Agenci Centralnego Biura Antykorupcyjnego znów w Ministerstwie Skarbu Państwa. Jak dowiedział się reporter RMF FM, funkcjonariusze CBA poprosili urzędników o wydanie dokumentów. Jak ustalił nasz dziennikarz, agenci chcieli uzyskać dodatkowe materiały dotyczące procesu prywatyzacji Ciechu.
Według informacji naszego reportera, agenci chcieli uzyskać dodatkowe materiały dotyczące procesu prywatyzacji Ciechu. Zabrali z ministerstwa dyski i komputery.

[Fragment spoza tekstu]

From an optimization exercise on the open Yosys and OpenROAD flow, aimed at small area, a short achievable clock period and few clock cycles per item; shortcuts taken in it are not production practice.
Function was checked by simulation only, so behaviour that the tests miss may differ from the original.
Power and IR drop assume default switching activity.

==> run a: inputs <==
// luniasm_core
module luniasm_core (
    input  wire        clk,
    input  wire        rst,
    input  wire        tick_valid,
    input  wire        load_valid,
    input  wire [15:0] code_size,
    output wire        ready,
    output reg         done,
    output reg  [2:0]  status,
    output wire [31:0] ip,
    output wire [8:0]  sp,
    output wire [15:0] prog_addr,
    input  wire [7:0]  prog_rdata,
    output reg  [7:0]  stk_addr,
    output reg         stk_we,
    output reg  [31:0] stk_wdata,
    input  wire [31:0] stk_rdata,
    output wire [15:0] dmem_addr,
    output wire        dmem_we,
    output wire [31:0] dmem_wdata,
    input  wire [31:0] dmem_rdata
);
    localparam [2:0] ST_OK        = 3'd0,
                     ST_OVERFLOW  = 3'd1,
                     ST_UNDERFLOW = 3'd2,
                     ST_ARITH     = 3'd3,
                     ST_FETCH     = 3'd4;
    localparam [4:0] S_A    = 5'd0,    
                     S_W    = 5'd1,    
                     S_IMM  = 5'd2,    
                     S_LD   = 5'd7,    
                     S_LDS  = 5'd4,    
                     S_LDS2 = 5'd5,    
                     S_J3   = 5'd6,    
                     S_SUB  = 5'd8,
                     S_SH   = 5'd9,
                     S_MUL  = 5'd10,
                     S_DS1  = 5'd11,   
                     S_DS2  = 5'd12,
                     S_DIV  = 5'd14,
                     S_DNEG = 5'd15,
                     S_ST   = 5'd3,    
                     S_SW   = 5'd17,   
                     S_UN   = 5'd18;   
    reg [31:0] ip_q;
    reg [8:0]  sp_q;
    reg [15:0] csize;
    reg        rs;         
    reg        cz;         
    reg        cs1;        
    reg [15:0] fp;         
    reg        fv;         
    reg [31:0] T0, T1;
    reg        v0, v1;
    reg        pw0, pw1, pws;   
    reg        rdv, rdx, lkill;
    reg [7:0]  rda;
    reg [1:0]  rk;         
    reg [2:0]  rdd;        
    reg        rddok;      
    reg [4:0]  state;
    reg [7:0]  opr;
    reg [7:0]  opb;        
    reg        opq;        
    reg [1:0]  icnt;
    reg        dp, t4f, ovf;
    reg        lneg, lhi;             
    reg [31:0] ACC;
    reg        sa, sb;
    reg [4:0]  cnt;
    reg        ina;                  
    reg        dwe;                  
    reg        xs_acc, xs_r2, xs_k;  
    reg        xk1, xkm1;            
  ...
Settings: LEC_CHECK=0, CAP_MARGIN=20, CORE_MARGIN=2, CORE_UTILIZATION=40, SETUP_SLACK_MARGIN=5, SLEW_MARGIN=20; clock period 10.0 ns.
run.sh (not shown) runs the stock make flow with config.mk's settings and CLKGATE_MAP_FILE= SYNTH_SCRIPT=/design/flow/synth_recipe.tcl, a recipe that flattens the netlist after the stock synthesis.
==> inputs of run b, as changes to run a <==
--- a/flow/config.mk
+++ b/flow/config.mk
@@ -4,9 +4,9 @@
 export VERILOG_FILES = /design/flow/design.v
 export SDC_FILE = /design/flow/constraint.sdc
 export NUM_CORES = 4
 export LEC_CHECK = 0
 export CAP_MARGIN = 20
 export CORE_MARGIN = 2
-export CORE_UTILIZATION = 40
+export CORE_UTILIZATION = 35
 export SETUP_SLACK_MARGIN = 5
 export SLEW_MARGIN = 20
==> inputs of run c, as changes to run a <==
--- a/flow/design.v
+++ b/flow/design.v
@@ -52,15 +52,12 @@
     reg        fv;         
     reg [31:0] T0, T1;
     reg        v0, v1;
     reg        pw0, pw1, pws;   
     reg        rdv, rdx, lkill;
     reg [7:0]  rda;
-    reg [1:0]  rk;         
-    reg [2:0]  rdd;        
-    reg        rddok;      
     reg [4:0]  state;
     reg [7:0]  opr;
     reg [7:0]  opb;        
     reg        opq;        
     reg [1:0]  icnt;
     reg        dp, t4f, ovf;
@@ -77,38 +74,21 @@
     assign sp         = sp_q;
     assign prog_addr  = fp;
     assign dmem_addr  = T0[15:0];
     assign dmem_we    = dwe;
     assign dmem_wdata = T1;
     assign ready      = ina && fv;
-    function [8:0] radd9;
-        input [8:0] a, b;
-        input       ci;
-        integer i;
-        reg c;
-        begin
-            c = ci;
-            for (i = 0; i < 9; i = i + 1) begin
-                radd9[i] = a[i] ^ b[i] ^ c;
-                c = (a[i] & b[i]) | (c & (a[i] ^ b[i]));
-            end
-        end
-    endfunction
     wire        in_a  = ina;
     wire [8:0]  sp_c  = (in_a && rs) ? 9'd256 : sp_q;
     wire [16:0] ipe   = (in_a && rs) ? 17'd0 : ip_q[16:0];
     wire [16:0] ipe1  = ipe + 17'd1;
     wire        fz    = (fp == 16'd0);
     wire        nrs   = opq ? (fp == 16'd1 || cs1) : fz;
     wire        fwrap = ({1'b0, fp} + 17'd1 == {1'b0, csize});
     wire [15:0] fnext = fwrap ? 16'd0 : fp + 16'd1;
     wire [7:0]  op    = in_a ? (opq ? opb : prog_rdata) : opr;
-    wire [8:0] spn1 = radd9(sp_q, 9'd0, 1'b1);
-    wire [8:0] spn2 = radd9(sp_q, 9'd1, 1'b1);
-    wire [8:0] spn3 = radd9(sp_q, 9'd2, 1'b1);
-    wire [8:0] spnm = radd9(sp_q, 9'h1FF, 1'b0);
     wire u1 = (sp_c == 9'd256);
     wire u2 = (sp_c >= 9'd255);
     wire u3 = (sp_c >= 9'd254);
     wire [16:0] rem  = {1'b0, csize} - ipe;    
     wire t4_1 = (rem < 17'd2);
     wire t4_2 = (rem < 17'd3);
@@ -161,63 +141,52 @@
             2'd0:    j3take = jd[32] | jeq;       
             2'd1:    j3take = jeq;                
             default: j3take = !jeq;               
         endcase
     end
     reg       rd_issue, rd_ex;
-    reg [1:0] rd_k;
     wire      land  = rdv && !rdx && !lkill;
-    wire [2:0] lrel = {1'b0, rk} - rdd;
-    wire      lok   = land && rddok && !(in_a && rs);
-    wire      le0   = lok && (lrel == 3'd0);
-    wire      le1   = lok && (lrel == 3'd1);
-    wire      le2   = lok && (lrel == 3'd2);
-    wire      v0e   = v0;
-    wire      v1e   = v1;
+    wire      lhit0 = land && (rda == sp_q[7:0]);
+    wire      lhit1 = land && (rda == sp_q[7:0] + 8'd1);
+    wire      v0e   = v0 || lhit0;
+    wire      v1e   = v1 || lhit1;
+    wire      le0   = land && ({1'b0, rda} == sp_c);
+    wire      le1   = land && ({1'b0, rda} == sp_c + 9'd1);
+    wire      le2   = land && ({1'b0, rda} == sp_c + 9'd2);
     wire      wr_ok = !in_a || tick_valid || load_valid;
-    wire [7:0] sa1 = sp_q[7:0] + 8'd1;
-    wire [7:0] sa2 = sp_q[7:0] + 8'd2;
-    wire [7:0] saT = sp_q[7:0] + T0[7:0];
-    reg        as0, as1, as2, asT, asL;
     always @* begin
         stk_we    = 1'b0;
+        stk_addr  = sp_q[7:0] + 8'd2;
         stk_wdata = T1;
         rd_issue  = 1'b0;
         rd_ex     = 1'b0;
-        rd_k      = 2'd2;
-        as0 = 1'b0; as1 = 1'b0; as2 = 1'b0; asT = 1'b0; asL = 1'b0;
         if (pw0 || pw1 || pws) begin
             stk_we = 1'b1;
             if (pw0) begin
-                as0       = 1'b1;
+                stk_addr  = sp_q[7:0];
                 stk_wdata = T0;
             end else if (pw1) begin
-                as1       = 1'b1;
+                stk_addr  = sp_q[7:0] + 8'd1;
             end else begin
-                asT       = 1'b1;
+                stk_addr  = sp_q[7:0] + T0[7:0];
             end
         end else if (state == S_LDS) begin
             rd_issue  = 1'b1;
             rd_ex     = 1'b1;
-            asL       = 1'b1;
-        end else begin
-            if (!(in_a && rs) && !v0e && !sp_q[8]) begin
+            stk_addr  = sp_q[7:0] + 8'd1 + T0[7:0];
+        end else if (!(in_a && rs)) begin
+            if (!v0e && !sp_q[8]) begin
                 rd_issue = 1'b1;
-                rd_k     = 2'd0;
-                as0      = 1'b1;
-            end else if (!(in_a && rs) && !v1e && sp_q < 9'd255) begin
+                stk_addr = sp_q[7:0];
+            end else if (!v1e && sp_q < 9'd255) begin
+                rd_issue = 1'b1;
+                stk_addr = sp_q[7:0] + 8'd1;
+            end else if (sp_q < 9'd254) begin
                 rd_issue = 1'b1;
-                rd_k     = 2'd1;
-                as1      = 1'b1;
-            end else begin
-                rd_issue = !(in_a && rs) && sp_q < 9'd254;
-                as2      = 1'b1;
             end
         end
-        stk_addr = ({8{as0}} & sp_q[7:0]) | ({8{as1}} & sa1) | ({8{as2}} & sa2) |
-                   ({8{asT}} & saT) | ({8{asL}} & lsum[7:0]);
     end
     reg [31:0] nT0, nT1;
     reg        nv0, nv1;
     reg [8:0]  nsp;
     reg [2:0]  dsp;       
     localparam [2:0] D_KEEP = 3'd0, D_0 = 3'd1, D_P1 = 3'd2, D_P2 = 3'd3,
@@ -515,13 +484,13 @@
                         nT0 = stk_rdata;
                         nv0 = 1'b1;
                         pw0 <= 1'b1;
                         fin = 1'b1;
                     end
                     S_J3: begin
-                        if (le2) begin
+                        if (rdv && !lkill && rda == sp_q[7:0] + 8'd2) begin
                             dsp = D_P3; nv0 = 1'b0; nv1 = 1'b0;
                             jmp = j3take;
                             fin = 1'b1;
                         end else begin
                             hold = 1'b1;
                         end
@@ -637,28 +606,21 @@
                       (nstate == S_DNEG);
             xk1    <= (nstate == S_UN) && (op[3:0] == 4'h4);
             xkm1   <= (nstate == S_UN) && (op[3:0] == 4'h5);
             asub_r <= (nstate == S_SUB) || (nstate == S_DIV) || (nstate == S_DS1) ||
                       (nstate == S_DS2) || (nstate == S_DNEG) ||
                       ((nstate == S_UN) && (op[3:0] == 4'hD || op[3:0] == 4'hE));
-            rk    <= rd_k;
-            rddok <= (dsp == D_KEEP) || (dsp != D_RST && !(in_a && rs));
             case (dsp)
-                D_P1:    rdd <= 3'd1;
-                D_P2:    rdd <= 3'd2;
-                D_P3:    rdd <= 3'd3;
-                D_M1:    rdd <= 3'b111;
-                default: rdd <= 3'd0;
+                D_KEEP:  nsp = sp_q;
+                D_0:     nsp = sp_c;
+                D_P1:    nsp = sp_c + 9'd1;
+                D_P2:    nsp = sp_c + 9'd2;
+                D_P3:    nsp = sp_c + 9'd3;
+                D_M1:    nsp = sp_c - 9'd1;
+                default: nsp = 9'd256;
             endcase
-            nsp = ({9{dsp == D_KEEP}} & sp_q) |
-                  ({9{dsp == D_0}}    & sp_c) |
-                  ({9{dsp == D_P1}}   & spn1) |
-                  ({9{dsp == D_P2}}   & spn2) |
-                  ({9{dsp == D_P3}}   & spn3) |
-                  ({9{dsp == D_M1}}   & ((in_a && rs) ? 9'd255 : spnm)) |
-                  ({9{dsp == D_RST}}  & 9'd256);
             case (dsp)
                 D_KEEP, D_0: begin to0 = le0; to1 = le1; end
                 D_P1:        begin to0 = le1; to1 = le2; end
                 D_P2:        begin to0 = le2; to1 = 1'b0; end
                 D_M1:        begin to0 = 1'b0; to1 = le0; end
                 default:     begin to0 = 1'b0; to1 = 1'b0; end
--- a/flow/config.mk
+++ b/flow/config.mk
@@ -4,9 +4,9 @@
 export VERILOG_FILES = /design/flow/design.v
 export SDC_FILE = /design/flow/constraint.sdc
 export NUM_CORES = 4
 export LEC_CHECK = 0
 export CAP_MARGIN = 20
 export CORE_MARGIN = 2
-export CORE_UTILIZATION = 40
+export CORE_UTILIZATION = 35
 export SETUP_SLACK_MARGIN = 5
 export SLEW_MARGIN = 20
==> comparison table <==
item	run a	run b	run c
Required time reported for the critical path endpoint	10.34 ns	10.33 ns	10.37 ns
Reg2reg setup slack	4.25 ns	4.15 ns	4.49 ns
HPWL after detailed placement	158000 microns	167000 microns	153000 microns
Synthesized-area fraction occupied by xor and xnor cells	0.0358	0.0358	0.0501
Area grow syn2layout	26.5%	29.3%	29.8%
Final critical-path setup slack	4.20 ns	4.10 ns	4.49 ns
Largest net degree at the start of global routing	75	82	90
Flop+latch power	1.44 mW	1.44 mW	1.57 mW
End point of the critical path	T1[21]$_DFFE_PN_	T1[20]$_DFFE_PN_	T1[21]$_DFFE_PN_
Category of the most critical setup path	in -> reg	in -> reg	reg -> reg
Netlist cell types	94	94	99
Status	timing/DRC/antenna clean	timing/DRC/antenna clean	timing/DRC/antenna clean
Post-CTS Setup Bufs	133	150	166
Maximum fanout along the worst path	16	7	39
Total Power Consumption	10.8 mW	11.3 mW	12.5 mW
Horizontal die dimension	292 microns	312 microns	314 microns
Overall via count from detail_route	44900	44900	45300
Avg Cell Area, Syn	7.09 sq um	7.09 sq um	7.05 sq um
Total iterations of the first detailed-routing run	14	13	12
Final worst path period need	5.80 ns	5.90 ns	5.51 ns
Testbench counts of run a, summed over its fixed seeds: cycles 48,406, ticks 23,680.
Testbench counts of run b, summed over its fixed seeds: cycles 48,406, ticks 23,680.
Testbench counts of run c, summed over its fixed seeds: cycles 48,348, ticks 23,680.

## re-timing with driven ports
The results above use ideal ports. As a check the final layouts listed here were re-extracted and re-timed, cells and wires unchanged. Step 1 (the two cells are an assumption about what drives the block):
set clk [get_ports {clk}]
set_driving_cell -lib_cell sky130_fd_sc_hd__clkbuf_16 $clk
set_driving_cell -lib_cell sky130_fd_sc_hd__buf_2 [delete_from_list [all_inputs] $clk]
Step 2 adds t to the input delays and takes it off the output delays; t is the mean of the earliest and latest rising clock arrival at the registers after step 1. Input paths then give back, and output paths get back, about the clock's delay inside the block. a / b / c = no drivers / after step 1 / after step 2; a / b = the first two.
| run | t (ns) | setup slack, ns | hold slack, ns | worst setup path at the end | worst data-port slew with drivers (ns) |
|---|---|---|---|---|---|
| run a | 0.668 | 4.198 / 4.251 / 3.582 | 0.464 / 0.464 / 0.464 | input to register | 0.10 |
| run b | 0.671 | 4.097 / 4.150 / 3.478 | 0.459 / 0.459 / 0.459 | input to register | 0.09 |
| run c | 0.678 | 4.489 / 4.489 / 4.042 | 0.483 / 0.483 / 0.483 | input to register | 0.08 |
After both steps setup and hold are still met in every run listed. For run b, which loses most, drivers alone change the setup slack by +0.053 ns; drivers and shift together by -0.619 ns.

Funkcjonariusze działali na polecenie Prokuratury Apelacyjnej w Warszawie. Ta prowadzi śledztwo dotyczące podejrzeń nieprawidłowości sprzedaży pakietu akcji tego chemicznego giganta spółce z grupy Jana Kulczyka. Sprawa wyszła na jaw w związku z publikacją nagrań rozmów polityków i biznesmenów podsłuchanych w warszawskich restauracjach. Prokuratura sprawdza, czy przy prywatyzacji Ciechu doszło do niedopenienia obowiązków i przekroczenia uprawnień. Sprawdzany jest też wątek korupcji, a także prania brudnych pieniędzy.
CBA w związku z tym śledztwem było już w resortcie skarbu, a także na giełdzie przed niespełna trzema tygodniami.